- [Task prompt]
Lines holding the string "only" are the ones to copy from this listing.

- [Data supplied]
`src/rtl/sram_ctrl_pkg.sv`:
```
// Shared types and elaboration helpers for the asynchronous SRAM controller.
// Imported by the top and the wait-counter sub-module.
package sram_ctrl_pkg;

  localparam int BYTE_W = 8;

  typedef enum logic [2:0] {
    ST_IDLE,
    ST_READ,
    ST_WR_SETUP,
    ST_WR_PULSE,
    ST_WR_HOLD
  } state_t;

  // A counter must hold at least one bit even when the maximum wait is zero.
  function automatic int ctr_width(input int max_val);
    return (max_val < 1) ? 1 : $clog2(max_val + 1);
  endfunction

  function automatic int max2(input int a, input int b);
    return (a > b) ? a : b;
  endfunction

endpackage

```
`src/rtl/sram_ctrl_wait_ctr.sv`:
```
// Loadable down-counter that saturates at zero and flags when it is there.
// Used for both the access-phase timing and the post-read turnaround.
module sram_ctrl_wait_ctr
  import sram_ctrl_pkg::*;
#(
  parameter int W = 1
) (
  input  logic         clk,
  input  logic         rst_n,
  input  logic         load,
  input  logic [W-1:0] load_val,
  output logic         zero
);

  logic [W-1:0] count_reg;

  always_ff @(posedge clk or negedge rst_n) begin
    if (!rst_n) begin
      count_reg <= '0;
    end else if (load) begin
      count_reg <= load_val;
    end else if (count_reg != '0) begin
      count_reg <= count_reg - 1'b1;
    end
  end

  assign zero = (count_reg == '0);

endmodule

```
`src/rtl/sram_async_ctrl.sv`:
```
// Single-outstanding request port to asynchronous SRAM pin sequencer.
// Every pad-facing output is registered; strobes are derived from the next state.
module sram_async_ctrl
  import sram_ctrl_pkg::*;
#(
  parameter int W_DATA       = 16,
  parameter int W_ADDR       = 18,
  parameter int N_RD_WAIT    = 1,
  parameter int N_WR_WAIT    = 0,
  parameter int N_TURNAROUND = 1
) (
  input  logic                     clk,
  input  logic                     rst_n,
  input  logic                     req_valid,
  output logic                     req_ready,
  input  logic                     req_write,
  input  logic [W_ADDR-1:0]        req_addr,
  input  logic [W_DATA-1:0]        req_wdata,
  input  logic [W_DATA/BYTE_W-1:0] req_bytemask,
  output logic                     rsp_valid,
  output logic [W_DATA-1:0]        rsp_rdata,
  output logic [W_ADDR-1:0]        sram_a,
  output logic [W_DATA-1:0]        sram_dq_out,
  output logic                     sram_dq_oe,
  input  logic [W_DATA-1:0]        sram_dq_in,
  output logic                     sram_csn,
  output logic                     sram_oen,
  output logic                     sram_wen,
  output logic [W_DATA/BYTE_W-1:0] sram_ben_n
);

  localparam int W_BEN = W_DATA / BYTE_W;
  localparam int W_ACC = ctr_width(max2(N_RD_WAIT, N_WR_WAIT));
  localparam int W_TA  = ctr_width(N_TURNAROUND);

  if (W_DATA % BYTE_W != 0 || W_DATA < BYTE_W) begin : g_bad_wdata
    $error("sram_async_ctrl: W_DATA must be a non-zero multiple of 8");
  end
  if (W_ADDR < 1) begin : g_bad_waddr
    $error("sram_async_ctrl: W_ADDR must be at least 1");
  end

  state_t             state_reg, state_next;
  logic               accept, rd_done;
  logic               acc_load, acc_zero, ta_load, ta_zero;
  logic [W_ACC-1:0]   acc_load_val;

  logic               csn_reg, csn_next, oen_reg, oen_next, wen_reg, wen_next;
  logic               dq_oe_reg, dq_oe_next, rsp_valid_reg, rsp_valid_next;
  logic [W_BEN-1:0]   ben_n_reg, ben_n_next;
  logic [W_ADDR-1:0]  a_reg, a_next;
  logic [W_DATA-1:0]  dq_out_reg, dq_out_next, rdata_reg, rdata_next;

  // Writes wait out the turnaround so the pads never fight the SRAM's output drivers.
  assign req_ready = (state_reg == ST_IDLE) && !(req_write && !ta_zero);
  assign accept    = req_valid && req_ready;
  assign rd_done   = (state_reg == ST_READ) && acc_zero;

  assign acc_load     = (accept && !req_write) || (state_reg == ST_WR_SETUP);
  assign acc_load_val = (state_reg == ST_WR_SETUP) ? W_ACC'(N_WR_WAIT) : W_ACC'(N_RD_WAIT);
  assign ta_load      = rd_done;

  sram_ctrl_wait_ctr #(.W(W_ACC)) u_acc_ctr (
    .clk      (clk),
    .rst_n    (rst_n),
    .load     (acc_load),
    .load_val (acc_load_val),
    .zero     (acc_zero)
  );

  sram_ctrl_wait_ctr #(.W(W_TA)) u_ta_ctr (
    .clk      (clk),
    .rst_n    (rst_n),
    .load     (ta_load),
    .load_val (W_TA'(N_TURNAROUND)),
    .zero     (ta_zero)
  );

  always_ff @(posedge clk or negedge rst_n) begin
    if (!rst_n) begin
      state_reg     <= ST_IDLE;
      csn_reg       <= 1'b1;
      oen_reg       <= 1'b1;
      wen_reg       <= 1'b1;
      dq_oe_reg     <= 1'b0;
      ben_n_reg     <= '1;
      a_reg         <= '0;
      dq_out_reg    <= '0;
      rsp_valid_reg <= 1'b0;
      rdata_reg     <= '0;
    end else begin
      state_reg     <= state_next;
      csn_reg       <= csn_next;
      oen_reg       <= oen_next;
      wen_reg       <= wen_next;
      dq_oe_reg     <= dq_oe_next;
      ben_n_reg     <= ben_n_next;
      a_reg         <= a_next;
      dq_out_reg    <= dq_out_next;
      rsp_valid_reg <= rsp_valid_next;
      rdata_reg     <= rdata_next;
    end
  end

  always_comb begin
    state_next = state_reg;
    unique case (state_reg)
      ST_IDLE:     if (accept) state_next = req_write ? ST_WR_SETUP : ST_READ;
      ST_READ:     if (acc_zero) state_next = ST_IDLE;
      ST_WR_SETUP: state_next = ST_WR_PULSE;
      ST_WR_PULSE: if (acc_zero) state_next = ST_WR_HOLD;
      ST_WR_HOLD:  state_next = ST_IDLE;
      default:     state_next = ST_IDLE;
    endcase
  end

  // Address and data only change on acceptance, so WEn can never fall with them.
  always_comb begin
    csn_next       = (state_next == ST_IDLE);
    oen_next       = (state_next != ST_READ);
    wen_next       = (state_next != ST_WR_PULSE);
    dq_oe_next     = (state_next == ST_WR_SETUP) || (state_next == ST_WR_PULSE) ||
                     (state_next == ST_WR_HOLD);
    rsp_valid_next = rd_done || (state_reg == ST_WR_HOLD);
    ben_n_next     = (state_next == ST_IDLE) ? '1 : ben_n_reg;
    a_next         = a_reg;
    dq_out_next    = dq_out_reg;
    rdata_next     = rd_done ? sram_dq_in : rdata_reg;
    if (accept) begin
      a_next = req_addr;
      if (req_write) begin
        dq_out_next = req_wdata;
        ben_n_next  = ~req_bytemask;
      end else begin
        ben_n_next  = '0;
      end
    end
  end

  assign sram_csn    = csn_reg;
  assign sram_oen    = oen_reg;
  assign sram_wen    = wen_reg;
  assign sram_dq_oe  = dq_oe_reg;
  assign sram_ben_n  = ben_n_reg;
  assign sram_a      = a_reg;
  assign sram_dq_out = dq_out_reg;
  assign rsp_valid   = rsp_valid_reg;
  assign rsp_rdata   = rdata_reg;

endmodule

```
==
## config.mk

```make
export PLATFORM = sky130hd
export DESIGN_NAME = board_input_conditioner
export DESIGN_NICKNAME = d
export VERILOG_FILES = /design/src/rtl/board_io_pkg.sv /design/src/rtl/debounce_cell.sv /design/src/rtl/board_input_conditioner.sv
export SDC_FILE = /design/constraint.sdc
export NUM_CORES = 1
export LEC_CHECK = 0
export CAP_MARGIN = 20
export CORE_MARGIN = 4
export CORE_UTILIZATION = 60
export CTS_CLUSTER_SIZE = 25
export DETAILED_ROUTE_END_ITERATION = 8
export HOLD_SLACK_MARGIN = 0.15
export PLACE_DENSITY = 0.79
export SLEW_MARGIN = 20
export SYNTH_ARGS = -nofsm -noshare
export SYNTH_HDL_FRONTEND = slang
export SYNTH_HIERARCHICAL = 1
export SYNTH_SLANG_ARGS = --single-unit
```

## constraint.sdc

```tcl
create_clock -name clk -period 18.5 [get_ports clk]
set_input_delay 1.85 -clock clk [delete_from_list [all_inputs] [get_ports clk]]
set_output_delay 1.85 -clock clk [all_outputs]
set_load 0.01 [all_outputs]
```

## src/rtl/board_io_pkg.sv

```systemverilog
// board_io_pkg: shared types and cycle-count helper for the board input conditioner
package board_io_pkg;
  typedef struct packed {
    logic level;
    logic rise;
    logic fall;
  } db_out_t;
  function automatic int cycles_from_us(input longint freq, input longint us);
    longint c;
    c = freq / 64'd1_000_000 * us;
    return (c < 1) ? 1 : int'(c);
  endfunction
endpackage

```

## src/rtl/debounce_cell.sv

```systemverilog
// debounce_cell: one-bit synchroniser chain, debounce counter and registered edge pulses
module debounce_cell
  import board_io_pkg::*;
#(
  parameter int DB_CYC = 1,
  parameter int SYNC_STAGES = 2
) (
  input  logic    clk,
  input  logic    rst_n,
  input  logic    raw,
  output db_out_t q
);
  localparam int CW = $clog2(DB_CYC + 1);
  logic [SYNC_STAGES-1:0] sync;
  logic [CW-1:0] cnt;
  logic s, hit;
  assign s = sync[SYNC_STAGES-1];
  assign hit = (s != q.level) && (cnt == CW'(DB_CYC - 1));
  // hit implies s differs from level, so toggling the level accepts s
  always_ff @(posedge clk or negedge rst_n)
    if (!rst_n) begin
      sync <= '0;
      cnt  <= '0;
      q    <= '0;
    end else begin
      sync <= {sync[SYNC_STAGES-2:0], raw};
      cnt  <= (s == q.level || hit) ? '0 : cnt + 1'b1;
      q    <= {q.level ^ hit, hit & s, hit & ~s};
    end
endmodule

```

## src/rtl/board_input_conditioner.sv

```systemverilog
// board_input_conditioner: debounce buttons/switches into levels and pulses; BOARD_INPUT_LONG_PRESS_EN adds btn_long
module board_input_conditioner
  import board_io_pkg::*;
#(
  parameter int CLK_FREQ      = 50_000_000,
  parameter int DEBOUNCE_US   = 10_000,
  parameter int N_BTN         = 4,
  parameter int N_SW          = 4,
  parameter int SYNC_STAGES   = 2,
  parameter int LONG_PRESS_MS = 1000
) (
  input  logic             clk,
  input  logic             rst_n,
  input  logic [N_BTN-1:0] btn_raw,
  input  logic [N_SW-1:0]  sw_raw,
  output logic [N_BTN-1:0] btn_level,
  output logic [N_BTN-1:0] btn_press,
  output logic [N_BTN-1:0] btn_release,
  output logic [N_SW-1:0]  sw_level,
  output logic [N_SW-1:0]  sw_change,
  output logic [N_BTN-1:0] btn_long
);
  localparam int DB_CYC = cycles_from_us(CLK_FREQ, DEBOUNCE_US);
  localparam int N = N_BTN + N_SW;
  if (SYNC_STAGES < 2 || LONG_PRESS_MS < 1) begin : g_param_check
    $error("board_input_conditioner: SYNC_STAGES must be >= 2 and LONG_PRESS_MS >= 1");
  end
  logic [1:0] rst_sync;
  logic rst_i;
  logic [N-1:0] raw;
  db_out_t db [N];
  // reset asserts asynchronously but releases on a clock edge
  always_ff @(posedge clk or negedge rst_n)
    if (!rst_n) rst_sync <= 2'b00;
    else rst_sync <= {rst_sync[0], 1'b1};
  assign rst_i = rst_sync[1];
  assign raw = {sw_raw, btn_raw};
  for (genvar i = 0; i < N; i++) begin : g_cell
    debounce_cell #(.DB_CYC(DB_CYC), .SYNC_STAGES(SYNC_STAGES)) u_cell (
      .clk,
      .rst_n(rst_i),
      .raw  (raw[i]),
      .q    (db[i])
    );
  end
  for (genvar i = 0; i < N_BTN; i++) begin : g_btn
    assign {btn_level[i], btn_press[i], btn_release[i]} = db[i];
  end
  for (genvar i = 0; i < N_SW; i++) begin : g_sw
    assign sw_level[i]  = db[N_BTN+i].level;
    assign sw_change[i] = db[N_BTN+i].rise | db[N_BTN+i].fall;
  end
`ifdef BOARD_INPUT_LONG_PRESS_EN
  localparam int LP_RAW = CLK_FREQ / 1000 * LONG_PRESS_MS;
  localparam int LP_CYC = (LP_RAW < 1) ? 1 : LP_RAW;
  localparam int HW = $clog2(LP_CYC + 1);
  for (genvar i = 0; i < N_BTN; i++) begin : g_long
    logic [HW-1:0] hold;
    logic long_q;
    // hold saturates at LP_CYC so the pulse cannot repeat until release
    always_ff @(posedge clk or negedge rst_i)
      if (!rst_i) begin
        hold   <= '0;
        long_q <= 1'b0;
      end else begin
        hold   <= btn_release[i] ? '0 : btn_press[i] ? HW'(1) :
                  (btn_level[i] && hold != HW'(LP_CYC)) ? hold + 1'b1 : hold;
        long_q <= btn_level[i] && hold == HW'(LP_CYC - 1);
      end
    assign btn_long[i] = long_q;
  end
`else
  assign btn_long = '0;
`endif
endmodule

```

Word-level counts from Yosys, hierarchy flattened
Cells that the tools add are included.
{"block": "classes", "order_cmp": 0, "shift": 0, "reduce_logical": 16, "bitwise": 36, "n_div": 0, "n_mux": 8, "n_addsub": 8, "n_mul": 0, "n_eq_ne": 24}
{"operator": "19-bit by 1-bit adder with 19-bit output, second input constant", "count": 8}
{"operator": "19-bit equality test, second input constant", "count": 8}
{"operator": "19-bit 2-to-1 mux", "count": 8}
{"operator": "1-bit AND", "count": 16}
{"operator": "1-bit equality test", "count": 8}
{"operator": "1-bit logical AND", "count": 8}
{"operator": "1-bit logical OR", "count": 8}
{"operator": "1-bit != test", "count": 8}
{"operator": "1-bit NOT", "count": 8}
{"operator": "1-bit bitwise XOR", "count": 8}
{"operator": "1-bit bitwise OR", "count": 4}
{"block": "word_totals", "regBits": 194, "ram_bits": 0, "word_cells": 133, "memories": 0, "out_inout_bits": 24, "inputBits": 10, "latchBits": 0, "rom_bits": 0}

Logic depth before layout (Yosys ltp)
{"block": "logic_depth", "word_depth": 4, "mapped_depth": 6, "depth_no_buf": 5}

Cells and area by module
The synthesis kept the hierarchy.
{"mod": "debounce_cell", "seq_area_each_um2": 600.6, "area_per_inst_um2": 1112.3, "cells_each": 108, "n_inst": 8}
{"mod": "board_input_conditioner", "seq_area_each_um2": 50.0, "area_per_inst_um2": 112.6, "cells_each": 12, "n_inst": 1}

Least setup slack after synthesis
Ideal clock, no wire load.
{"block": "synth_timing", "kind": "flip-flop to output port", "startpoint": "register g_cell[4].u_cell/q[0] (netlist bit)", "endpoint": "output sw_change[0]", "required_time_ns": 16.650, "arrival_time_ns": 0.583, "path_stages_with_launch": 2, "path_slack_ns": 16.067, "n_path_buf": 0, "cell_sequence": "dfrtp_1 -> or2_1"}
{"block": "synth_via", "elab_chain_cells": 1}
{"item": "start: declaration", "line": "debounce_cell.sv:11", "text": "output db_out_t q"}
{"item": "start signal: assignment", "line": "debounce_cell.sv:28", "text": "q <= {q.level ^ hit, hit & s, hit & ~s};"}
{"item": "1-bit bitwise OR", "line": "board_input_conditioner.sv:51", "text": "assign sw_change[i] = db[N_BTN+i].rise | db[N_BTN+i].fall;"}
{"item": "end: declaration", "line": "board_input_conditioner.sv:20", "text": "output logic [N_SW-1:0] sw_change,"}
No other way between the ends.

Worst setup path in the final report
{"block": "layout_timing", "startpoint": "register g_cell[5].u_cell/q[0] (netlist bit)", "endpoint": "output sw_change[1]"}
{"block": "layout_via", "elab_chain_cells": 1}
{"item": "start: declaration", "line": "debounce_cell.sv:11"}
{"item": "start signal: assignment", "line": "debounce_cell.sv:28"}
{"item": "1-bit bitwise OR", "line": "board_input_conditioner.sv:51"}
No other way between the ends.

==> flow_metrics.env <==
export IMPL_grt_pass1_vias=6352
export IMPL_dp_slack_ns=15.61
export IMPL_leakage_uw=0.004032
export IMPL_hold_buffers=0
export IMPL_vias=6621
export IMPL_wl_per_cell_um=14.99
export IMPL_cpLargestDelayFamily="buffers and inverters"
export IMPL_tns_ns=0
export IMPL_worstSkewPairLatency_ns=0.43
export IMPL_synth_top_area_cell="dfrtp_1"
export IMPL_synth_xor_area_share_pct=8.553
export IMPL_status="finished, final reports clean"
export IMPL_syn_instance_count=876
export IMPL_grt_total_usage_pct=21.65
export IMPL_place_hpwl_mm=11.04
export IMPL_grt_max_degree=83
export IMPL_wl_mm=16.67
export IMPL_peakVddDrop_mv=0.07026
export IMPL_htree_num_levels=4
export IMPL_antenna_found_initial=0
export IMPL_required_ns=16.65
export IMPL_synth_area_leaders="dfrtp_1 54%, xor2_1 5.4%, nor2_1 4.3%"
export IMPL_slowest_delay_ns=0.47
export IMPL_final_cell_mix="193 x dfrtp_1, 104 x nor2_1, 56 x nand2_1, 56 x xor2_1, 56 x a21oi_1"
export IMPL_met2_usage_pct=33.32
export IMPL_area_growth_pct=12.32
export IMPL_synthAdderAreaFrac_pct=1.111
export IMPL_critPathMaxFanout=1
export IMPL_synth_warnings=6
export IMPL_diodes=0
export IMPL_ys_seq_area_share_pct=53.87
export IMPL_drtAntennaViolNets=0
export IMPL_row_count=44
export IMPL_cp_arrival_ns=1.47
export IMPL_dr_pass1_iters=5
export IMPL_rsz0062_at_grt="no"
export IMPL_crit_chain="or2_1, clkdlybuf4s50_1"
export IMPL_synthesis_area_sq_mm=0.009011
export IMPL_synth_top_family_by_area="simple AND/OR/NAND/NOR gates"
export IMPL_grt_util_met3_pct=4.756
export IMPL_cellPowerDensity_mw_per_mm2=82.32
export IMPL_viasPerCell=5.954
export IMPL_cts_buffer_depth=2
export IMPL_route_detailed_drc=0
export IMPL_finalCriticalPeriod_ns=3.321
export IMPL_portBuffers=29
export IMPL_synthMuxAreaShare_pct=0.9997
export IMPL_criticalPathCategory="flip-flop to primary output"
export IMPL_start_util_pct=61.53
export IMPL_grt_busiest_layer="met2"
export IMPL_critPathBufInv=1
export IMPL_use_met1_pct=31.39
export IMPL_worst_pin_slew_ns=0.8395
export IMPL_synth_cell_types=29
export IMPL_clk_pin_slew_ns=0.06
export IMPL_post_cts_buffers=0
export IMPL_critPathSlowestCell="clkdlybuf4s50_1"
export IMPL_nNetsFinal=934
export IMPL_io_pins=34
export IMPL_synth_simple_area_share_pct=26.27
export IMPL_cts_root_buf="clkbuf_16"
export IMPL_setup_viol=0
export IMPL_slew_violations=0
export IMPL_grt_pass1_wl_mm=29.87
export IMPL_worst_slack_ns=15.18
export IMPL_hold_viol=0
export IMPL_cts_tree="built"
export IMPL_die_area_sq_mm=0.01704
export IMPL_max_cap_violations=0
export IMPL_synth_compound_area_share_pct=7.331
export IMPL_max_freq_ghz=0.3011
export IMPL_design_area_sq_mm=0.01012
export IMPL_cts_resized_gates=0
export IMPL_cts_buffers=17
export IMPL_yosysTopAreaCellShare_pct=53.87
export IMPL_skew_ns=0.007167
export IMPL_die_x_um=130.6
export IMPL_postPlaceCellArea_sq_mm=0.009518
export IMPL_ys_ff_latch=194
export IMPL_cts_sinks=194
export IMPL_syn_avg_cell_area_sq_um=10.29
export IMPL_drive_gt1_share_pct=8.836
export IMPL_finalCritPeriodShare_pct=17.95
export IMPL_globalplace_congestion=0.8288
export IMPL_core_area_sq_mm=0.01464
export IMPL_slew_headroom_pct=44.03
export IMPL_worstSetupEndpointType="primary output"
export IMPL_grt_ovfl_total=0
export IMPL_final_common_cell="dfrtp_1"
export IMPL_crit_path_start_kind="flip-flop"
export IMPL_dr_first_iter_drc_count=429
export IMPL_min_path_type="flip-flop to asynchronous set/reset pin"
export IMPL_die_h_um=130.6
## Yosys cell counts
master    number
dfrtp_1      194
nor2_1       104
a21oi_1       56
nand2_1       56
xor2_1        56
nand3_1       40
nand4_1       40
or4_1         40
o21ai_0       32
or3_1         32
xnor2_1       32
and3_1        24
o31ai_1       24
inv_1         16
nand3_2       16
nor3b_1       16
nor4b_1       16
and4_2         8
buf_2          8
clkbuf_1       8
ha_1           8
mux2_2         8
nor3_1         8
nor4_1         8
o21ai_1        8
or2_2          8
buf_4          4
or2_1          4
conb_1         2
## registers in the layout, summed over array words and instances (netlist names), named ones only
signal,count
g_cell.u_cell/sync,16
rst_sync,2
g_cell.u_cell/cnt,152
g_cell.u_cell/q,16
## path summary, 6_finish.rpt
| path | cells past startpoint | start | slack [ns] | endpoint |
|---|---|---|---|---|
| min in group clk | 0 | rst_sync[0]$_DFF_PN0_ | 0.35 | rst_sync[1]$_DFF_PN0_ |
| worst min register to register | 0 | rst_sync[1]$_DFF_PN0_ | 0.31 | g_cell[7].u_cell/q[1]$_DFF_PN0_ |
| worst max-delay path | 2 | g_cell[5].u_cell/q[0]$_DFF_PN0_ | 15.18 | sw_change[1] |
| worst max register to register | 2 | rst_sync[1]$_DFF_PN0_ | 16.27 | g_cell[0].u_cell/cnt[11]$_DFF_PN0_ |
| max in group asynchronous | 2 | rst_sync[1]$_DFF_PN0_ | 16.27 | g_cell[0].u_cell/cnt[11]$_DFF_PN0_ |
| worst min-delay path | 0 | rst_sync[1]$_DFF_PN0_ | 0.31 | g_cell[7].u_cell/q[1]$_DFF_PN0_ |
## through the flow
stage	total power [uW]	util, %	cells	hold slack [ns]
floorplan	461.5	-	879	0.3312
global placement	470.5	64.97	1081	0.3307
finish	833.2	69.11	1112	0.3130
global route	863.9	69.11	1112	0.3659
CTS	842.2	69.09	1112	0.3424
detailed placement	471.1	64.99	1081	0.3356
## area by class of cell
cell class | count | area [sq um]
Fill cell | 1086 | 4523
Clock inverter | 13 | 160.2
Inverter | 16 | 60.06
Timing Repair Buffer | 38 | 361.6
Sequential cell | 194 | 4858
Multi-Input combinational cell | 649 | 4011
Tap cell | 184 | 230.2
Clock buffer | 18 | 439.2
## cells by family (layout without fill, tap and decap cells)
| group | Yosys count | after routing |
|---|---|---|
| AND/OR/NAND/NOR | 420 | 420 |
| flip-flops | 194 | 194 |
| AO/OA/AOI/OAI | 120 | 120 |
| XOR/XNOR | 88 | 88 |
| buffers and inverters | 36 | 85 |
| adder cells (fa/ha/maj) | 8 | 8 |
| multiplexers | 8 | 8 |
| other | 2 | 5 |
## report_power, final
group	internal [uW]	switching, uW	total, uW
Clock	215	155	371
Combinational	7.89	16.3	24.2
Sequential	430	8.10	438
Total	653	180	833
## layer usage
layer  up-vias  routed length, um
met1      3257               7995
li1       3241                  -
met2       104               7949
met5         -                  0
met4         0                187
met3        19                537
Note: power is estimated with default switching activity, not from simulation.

- [Answer section]
  // Address and data only change on acceptance, so WEn can never fall with them.
## registers in the layout, summed over array words and instances (netlist names), named ones only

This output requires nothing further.